Ambassador of Brazil to Cuba
- In office 25 April 2003 – 23 January 2007

Personal details
- Born: 13 July 1940 Nova Era, Minas Gerais, Brazil
- Died: 2 February 2022 (aged 81) Belo Horizonte, Minas Gerais, Brazil
- Political party: PT (1980-2007) PSB (2008-2019) PSOL (2020-2021) Cidadania (2021-2022)

= Tilden Santiago =

Brazilian politician (1940–2022)

Tilden José Santiago (13 July 1940 – 2 February 2022) was a Brazilian politician and diplomat. He served as a federal deputy for Minas Gerais from 1991 to 2023 and ambassador to Cuba from 2003 to 2007. He was also special advisor to the presidency of CEMIG.

==Political career==
Graduating in Philosophy and Journalism, Santiago joined the Ação Libertadora Nacional (ALN) after the 1964 military coup, and became one of the founders of the Central Única dos Trabalhadores (CUT) and the Workers' Party (PT). He was ordained a priest in 1967, abandoning the priesthood in the 1970s.

Santiago worked in the government of Itamar Franco as secretary of the Environment and Sustainable Development.
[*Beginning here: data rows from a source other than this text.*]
From an optimization exercise on the open Yosys and OpenROAD flow, aimed at small area, a short achievable clock period and few clock cycles; shortcuts taken in it are not production practice.
At most, simulation tests tie the RTL to the original design; equivalence was not proved.
Function not checked in runs 3, 6 and 7: the RTL went through the layout flow alone.
Power is estimated from default activity; no workload was simulated.

==> design/flow/design.v <==
module lmp_edge_pairer (
    input             clk,
    input             rst,
    input             ev_v,        
    input      [1:0]  ev_k,
    input      [31:0] ev_t,        
    output reg        p_v,         
    output reg [31:0] p_w,         
    output reg        p_first,     
    output reg        p_rb0,       
    output reg        p_close,     
    output reg        p_asym,      
    output reg        p_empty,     
    output            p0_now       
);
    reg signed [3:0] diff;         
    reg        seen;
    reg        got0;
    reg [2:0]  rbc;
    reg [31:0] e0, e1, e2, e3;
    wire is_close = ev_k[1];
    wire is_fall  = ev_k[0];
    wire edge_v   = ev_v & ~is_close;
    wire close_v  = ev_v & is_close;
    wire ahead_r  = ~diff[3] & (diff != 4'sd0);
    wire ahead_f  = diff[3];
    wire match    = edge_v & (is_fall ? ahead_r : ahead_f);
    wire push     = edge_v & ~match;
    wire [2:0] cnt = diff[3] ? 3'd0 - diff[2:0] : diff[2:0];
    wire [31:0] sum;
    lmp_add #(.W(32)) u_add (.a(e0), .b(ev_t), .cin(1'b0), .s(sum));
    assign p0_now = match & ~got0;
    always @(posedge clk) begin
        if (match | (push & (cnt == 3'd0))) e0 <= match ? e1 : ev_t;
        if (match | (push & (cnt == 3'd1))) e1 <= match ? e2 : ev_t;
        if (match | (push & (cnt == 3'd2))) e2 <= match ? e3 : ev_t;
        if (push & (cnt == 3'd3))           e3 <= ev_t;
        p_w     <= ~sum;
        p_first <= ~got0;
        p_rb0   <= (rbc == 3'd0);
        p_asym  <= (diff != 4'sd0);
        p_empty <= ~seen;
    end
    always @(posedge clk) begin
        if (rst) begin
            p_v     <= 1'b0;
            p_close <= 1'b0;
            diff    <= 4'sd0;
            seen    <= 1'b0;
            got0    <= 1'b0;
            rbc     <= 3'd0;
        end else begin
            p_v     <= match;
            p_close <= close_v;
            if (close_v) begin
                diff <= 4'sd0;
                seen <= 1'b0;
                got0 <= 1'b0;
                rbc  <= 3'd0;
            end else if (edge_v) begin
                seen <= 1'b1;
                diff <= is_fall ? diff - 4'sd1 : diff + 4'sd1;
                if (match) begin
                    if (got0) rbc <= rbc + 3'd1;
                    got0 <= 1'b1;
                end
            end
        end
    end
endmodule
This design comes from an exercise in tuning for small area, a short achievable clock period and few clock cycles on the open sky130 flow, not from production work.
Only simulation tests tie the RTL to the original design; equivalence was not proved.
Power is estimated from default activity; no workload was simulated.

// lcs_diff
module lcs_diff #(
    parameter N  = 16,
    parameter TW = 8
) (
    input  wire              clk,
    input  wire              rst,
    input  wire              cmd_valid,
    output wire              cmd_ready,
    input  wire [4:0]        a_len,
    input  wire [4:0]        b_len,
    input  wire [N*TW-1:0]   a_toks,
    input  wire [N*TW-1:0]   b_toks,
    output wire              out_valid,
    input  wire              out_ready,
    output wire [1:0]        out_op,
    output wire [3:0]        out_idx,
    output wire [4:0]        out_len
);
    localparam OP_REM  = 2'd0;
    localparam OP_ADD  = 2'd1;
    localparam OP_KEEP = 2'd2;
    localparam OP_END  = 2'd3;
    localparam E_IDLE = 3'd0;
    localparam E_DP   = 3'd2;
    localparam E_TB   = 3'd3;
    localparam E_EMB  = 3'd4;
    localparam E_DONE = 3'd5;
    localparam E_POST = 3'd6;    
    localparam P_UP1  = 2'd0;
    localparam P_DOWN = 2'd1;
    localparam P_UP2  = 2'd2;
    integer q;
    function [15:0] smear_dn(input [15:0] x);
        reg [15:0] y;
        begin
            y = x;
            y = y | (y >> 1);
            y = y | (y >> 2);
            y = y | (y >> 4);
            y = y | (y >> 8);
            smear_dn = y;
        end
    endfunction
    function [15:0] smear_up(input [15:0] x);
        reg [15:0] y;
        begin
            y = x;
            y = y | (y << 1);
            y = y | (y << 2);
            y = y | (y << 4);
            y = y | (y << 8);
            smear_up = y;
        end
    endfunction
    function himatch(input [15:0] c, input [15:0] mm);
        reg [7:0] a1, m1;
        reg [3:0] a2, m2;
        reg [1:0] a3, m3;
        integer k;
        begin
            for (k = 0; k < 8; k = k + 1) begin
                a1[k] = c[2*k+1] | c[2*k];
  ...
Settings: LEC_CHECK=0, ABC_AREA=1, CAP_MARGIN=30, CORE_MARGIN=2, CORE_UTILIZATION=40, CTS_BUF_LIST=sky130_fd_sc_hd__clkbuf_4, SLEW_MARGIN=40; clock period 11.0 ns.
standard.sh (not shown) runs the stock make flow with config.mk's settings and CLKGATE_MAP_FILE= SYNTH_SCRIPT=/design/flow/synth_recipe.tcl, a recipe that flattens the netlist after the stock synthesis.
==> flow/flow/run.sh <==
#!/bin/bash
set -euo pipefail
bash standard.sh SETUP_SLACK_MARGIN=7.6 'BUFFER_PORTS_ARGS=-buffer_cell sky130_fd_sc_hd__buf_1' finish > make_finish.log 2>&1
The baseline ran to the end with no violations.
Testbench counts at the start, summed over its fixed seeds: cycles 7,338.
Next try:
CORE_UTILIZATION = 50   (was 40)
CTS_BUF_LIST = sky130_fd_sc_hd__clkbuf_8   (was sky130_fd_sc_hd__clkbuf_4)
Die area is lower by 20%.
Wire length is lower by 0.78%.
Worst setup slack gets better by 0.19 ns.
Critical path depth is higher by 24.
Fmax is higher by 5.5%.
Via count is lower by 1.2%.
First-iteration DRC count is higher by 25%.

========
Starting RTL as in the previous note.
Settings: LEC_CHECK=0, ABC_AREA=1, CAP_MARGIN=30, CORE_MARGIN=2, CORE_UTILIZATION=40, SLEW_MARGIN=40; clock period 11.0 ns.
Scripts as last shown in full above: flow/flow/run.sh
The baseline completed with no timing, DRC or antenna violations.
Testbench counts at the start, summed over its fixed seeds: cycles 7,338.
Edit:
==> flow/flow/run.sh (replaced) <==
#!/bin/bash
set -euo pipefail
bash standard.sh SETUP_SLACK_MARGIN=7.5 'BUFFER_PORTS_ARGS=-buffer_cell sky130_fd_sc_hd__buf_1' finish > make_finish.log 2>&1
CTS_BUF_LIST = sky130_fd_sc_hd__clkbuf_8   (was unset)
Power is lower by 5.8%.
Worst hold slack stays flat.
Synthesized cell count stays the same.
Combinational power is lower by about 5%.
Design area is lower by 2.7%.
Via count stays flat.
First-iteration DRC count is higher by 0.35%.
Sequential share of layout area is higher by 0.79 points.
Edit:
==> flow/flow/run.sh (replaced) <==
#!/bin/bash
set -euo pipefail
bash standard.sh SETUP_SLACK_MARGIN=7.6 'BUFFER_PORTS_ARGS=-buffer_cell sky130_fd_sc_hd__buf_1' finish > make_finish.log 2>&1
=> Total power climbs by 2.5%; core utilization goes up by 1.1 points; synthesized cell count is unchanged; clock-buffer cell count falls by 5; routed wire length came out higher by 0.84%; cell count climbs by 0.65%; cell area rose by 2.4%.
Edit:
==> flow/flow/run.sh (replaced) <==
#!/bin/bash
set -euo pipefail
bash standard.sh SETUP_SLACK_MARGIN=7.7 'BUFFER_PORTS_ARGS=-buffer_cell sky130_fd_sc_hd__buf_1' finish > make_finish.log 2>&1
=> Worst setup slack loses 0.021 ns. Critical path depth increases by 23. Die area does not change. Register-to-register slack loses 0.05 ns. Count of clock-buffer cells in the layout increases by 7. Power increases by a few percent.

========
## run 1
Another version of the RTL of lcs_diff (not shown whole).
Size in the first run: ~460 flip-flops, roughly 280 I/O pins.
Design lcs_diff, start of the top module:
module lcs_diff #(
    parameter N  = 16,
    parameter TW = 8
) (
    input  wire              clk,
    input  wire              rst,
    input  wire              cmd_valid,
    output wire              cmd_ready,
    input  wire [4:0]        a_len,
    input  wire [4:0]        b_len,
    input  wire [N*TW-1:0]   a_toks,
    input  wire [N*TW-1:0]   b_toks,
    output wire              out_valid,
    input  wire              out_ready,
    output wire [1:0]        out_op,
    output wire [3:0]        out_idx,
    output wire [4:0]        out_len
);
    localparam OP_REM  = 2'd0;
    localparam OP_ADD  = 2'd1;
    localparam OP_KEEP = 2'd2;
    localparam OP_END  = 2'd3;
    localparam E_IDLE = 3'd0;
    localparam E_DP   = 3'd2;
    localparam E_TB   = 3'd3;
    localparam E_EMB  = 3'd4;
    localparam E_DONE = 3'd5;
    localparam E_POST = 3'd6;    
    localparam P_UP1  = 2'd0;
    localparam P_DOWN = 2'd1;
    localparam P_UP2  = 2'd2;
    integer q;
    function [15:0] smear_dn(input [15:0] x);
        reg [15:0] y;
        begin
            y = x;
            y = y | (y >> 1);
            y = y | (y >> 2);
            y = y | (y >> 4);
            y = y | (y >> 8);
            smear_dn = y;
        end
    endfunction
  ...
Settings: LEC_CHECK=0, ABC_AREA=1, CAP_MARGIN=30, CORE_MARGIN=2, CORE_UTILIZATION=40, SLEW_MARGIN=40; clock period 11.0 ns.
==> flow/flow/run.sh <==
#!/bin/bash
set -euo pipefail
bash standard.sh SETUP_SLACK_MARGIN=7.8 'BUFFER_PORTS_ARGS=-buffer_cell sky130_fd_sc_hd__buf_1' finish > make_finish.log 2>&1
Testbench counts of run 1, summed over its fixed seeds: cycles 7,338.
Setup changes, run 1 to run 2
==> flow/flow/run.sh <==
#!/bin/bash
set -euo pipefail
bash standard.sh SETUP_SLACK_MARGIN=7.6 'BUFFER_PORTS_ARGS=-buffer_cell sky130_fd_sc_hd__buf_1' finish > make_finish.log 2>&1
Run 2 has completed all stages; timing, DRC and antenna checks passed. Run 1 -> run 2: post-layout instance count excluding filler cells decreased by a few percent. Diff run 1 -> run 2 | critical path depth | increase of 20. On largest net degree at the start of global routing, the higher figure sits with run 1, not run 2. Highest clock frequency the design can meet essentially unchanged between run 2 and run 1. Looking at kind of critical path, the flip-flop to flip-flop result is from run 2; the flip-flop to output port one comes from run 1.
diff inputs: run 2 => run 3
# run 2
export LEC_CHECK = 0
export ABC_AREA = 1
export CAP_MARGIN = 30
export CORE_MARGIN = 2
export CORE_UTILIZATION = 40
export SLEW_MARGIN = 40
create_clock -name core_clock -period 11.0 [get_ports {clk}]
# run 3
export LEC_CHECK = 0
export ABC_AREA = 1
export CAP_MARGIN = 30
export CORE_MARGIN = 2
export CORE_UTILIZATION = 40
export CTS_BUF_LIST = sky130_fd_sc_hd__clkbuf_8
export SLEW_MARGIN = 40
create_clock -name core_clock -period 11.0 [get_ports {clk}]
==> flow/flow/run.sh <==
#!/bin/bash
set -euo pipefail
bash standard.sh SETUP_SLACK_MARGIN=7.4 'BUFFER_PORTS_ARGS=-buffer_cell sky130_fd_sc_hd__buf_1' finish > make_finish.log 2>&1
## What came out
Run 2 → run 3: total power fell 0.15 mW; worst hold slack about even. Relative to run 2, the number of DRC violations after detailed-routing iteration 0 of run 3 is higher by 118.
Changes in run 4 relative to run 3:
==> flow/flow/run.sh <==
#!/bin/bash
set -euo pipefail
bash standard.sh SETUP_SLACK_MARGIN=7.6 'BUFFER_PORTS_ARGS=-buffer_cell sky130_fd_sc_hd__buf_1' finish > make_finish.log 2>&1
### Flow results
The standard cells in run 4 occupy more silicon area than those in run 3 do. Against run 3, run 4 comes in 65 higher on final cell count without fillers. Run 4: done, clean on timing, DRC and antenna. Across both runs, routed wire length was higher for run 4 than for run 3. Run 3 → run 4: clock-pin slew of the registers on the worst-case setup and hold paths was more or less identical; non-clock buffering overhead in the final layout went up by 1.4 points; multi-input combinational cell area went up by 2.8%; slack of the critical path went up by 0.26 ns. Run 4 ends up with a register-to-register slack that is 0.15 ns higher than in run 3. In the tables for run 4 and run 3, area used by sequential logic in the layout reads lower with run 3. Sort run 4 and run 3 by maximum net fanout on the critical path asc -> top: run 3. Summary: first-iteration DRC count, run 4 better than run 3.

## what the ideal ports hide
Ports are ideal in the flow. The routed layouts listed here were re-timed in OpenROAD.
Step 1 (the two cells are an assumption about what drives the block):
set clk [get_ports {clk}]
set_driving_cell -lib_cell sky130_fd_sc_hd__clkbuf_16 $clk
set_driving_cell -lib_cell sky130_fd_sc_hd__buf_2 [delete_from_list [all_inputs] $clk]
Step 2 also shifts input and output timing later by t, the mid clock arrival at the registers, as if the neighbouring blocks saw the same clock.
Three values: ideal ports, drivers, drivers and shift; two values: the first two.
| run | t (ns) | setup WS [ns] | latest minus earliest clock arrival (ns) | worst register clock-pin slew, ns | worst slew at a driven data input, ns |
|---|---|---|---|---|---|
| the first run of note 1 | 0.950 | 7.370 / 7.311 / 6.764 | 0.090 / 0.091 | 0.08 / 0.08 | 0.11 |
| the second run of note 1 | 0.725 | 7.558 / 7.558 / 6.961 | 0.052 / 0.052 | 0.07 / 0.07 | 0.12 |
| the first run of note 2 | 0.661 | 7.564 / 7.559 / 6.898 | 0.035 / 0.035 | 0.07 / 0.07 | 0.11 |
| the second run of note 2 | 0.727 | 7.507 / 7.507 / 6.852 | 0.046 / 0.046 | 0.07 / 0.07 | 0.11 |
| the third run of note 2 | 0.722 | 7.608 / 7.555 / 6.926 | 0.063 / 0.063 | 0.07 / 0.07 | 0.12 |
| the fourth run of note 2 | 0.720 | 7.587 / 7.549 / 7.011 | 0.042 / 0.042 | 0.07 / 0.07 | 0.12 |
| run 1 | 0.677 | 7.495 / 7.427 / 7.111 | 0.041 / 0.041 | 0.07 / 0.07 | 0.09 |
| run 2 | 0.682 | 7.491 / 7.491 / 6.972 | 0.080 / 0.081 | 0.07 / 0.07 | 0.08 |
| run 3 | 0.758 | 7.242 / 7.177 / 6.726 | 0.060 / 0.059 | 0.07 / 0.07 | 0.11 |
| run 4 | 0.760 | 7.499 / 7.442 / 6.893 | 0.077 / 0.076 | 0.08 / 0.08 | 0.08 |
After both steps setup and hold are still met in every run listed. For the third run of note 2, which loses most, drivers alone change the setup slack by -0.053 ns; drivers and shift together by -0.682 ns.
He was a federal deputy for three consecutive terms.

In 2002, Santiago came third in the election for Senator in Minas Gerais, an election in which the two most voted were elected. He received 3,301,171 votes, equivalent to 20.57% of the total. For assuming a position at the state-owned company CEMIG during the state government Aécio Neves in 2007, his membership in the Workers' Party was suspended. In the second half of 2008, Santiago joined the Brazilian Socialist Party (PSB).

Santiago was the Brazilian ambassador to Cuba during President Lula's first term (2003–2006). His position as ambassador generated some controversy.

In July 2010, Santiago was announced as the second alternate on Aécio Neves' Senate ticket. The first alternate was Elmiro Nascimento, from the DEM, while the other seat for the Senate race went to former president of the Republic Itamar Franco, a member of the PPS, who died in 2011.

In 2012, Santiago was threatened with expulsion from the PSB for denouncing the party for fraud in the election in Contagem, in which the party supported Durval Ângelo (PT), while Santiago declared support for Carlin Moura (PCdoB).

==Death==
Santiago died of COVID-19 on 2 February 2022, at the age of 81.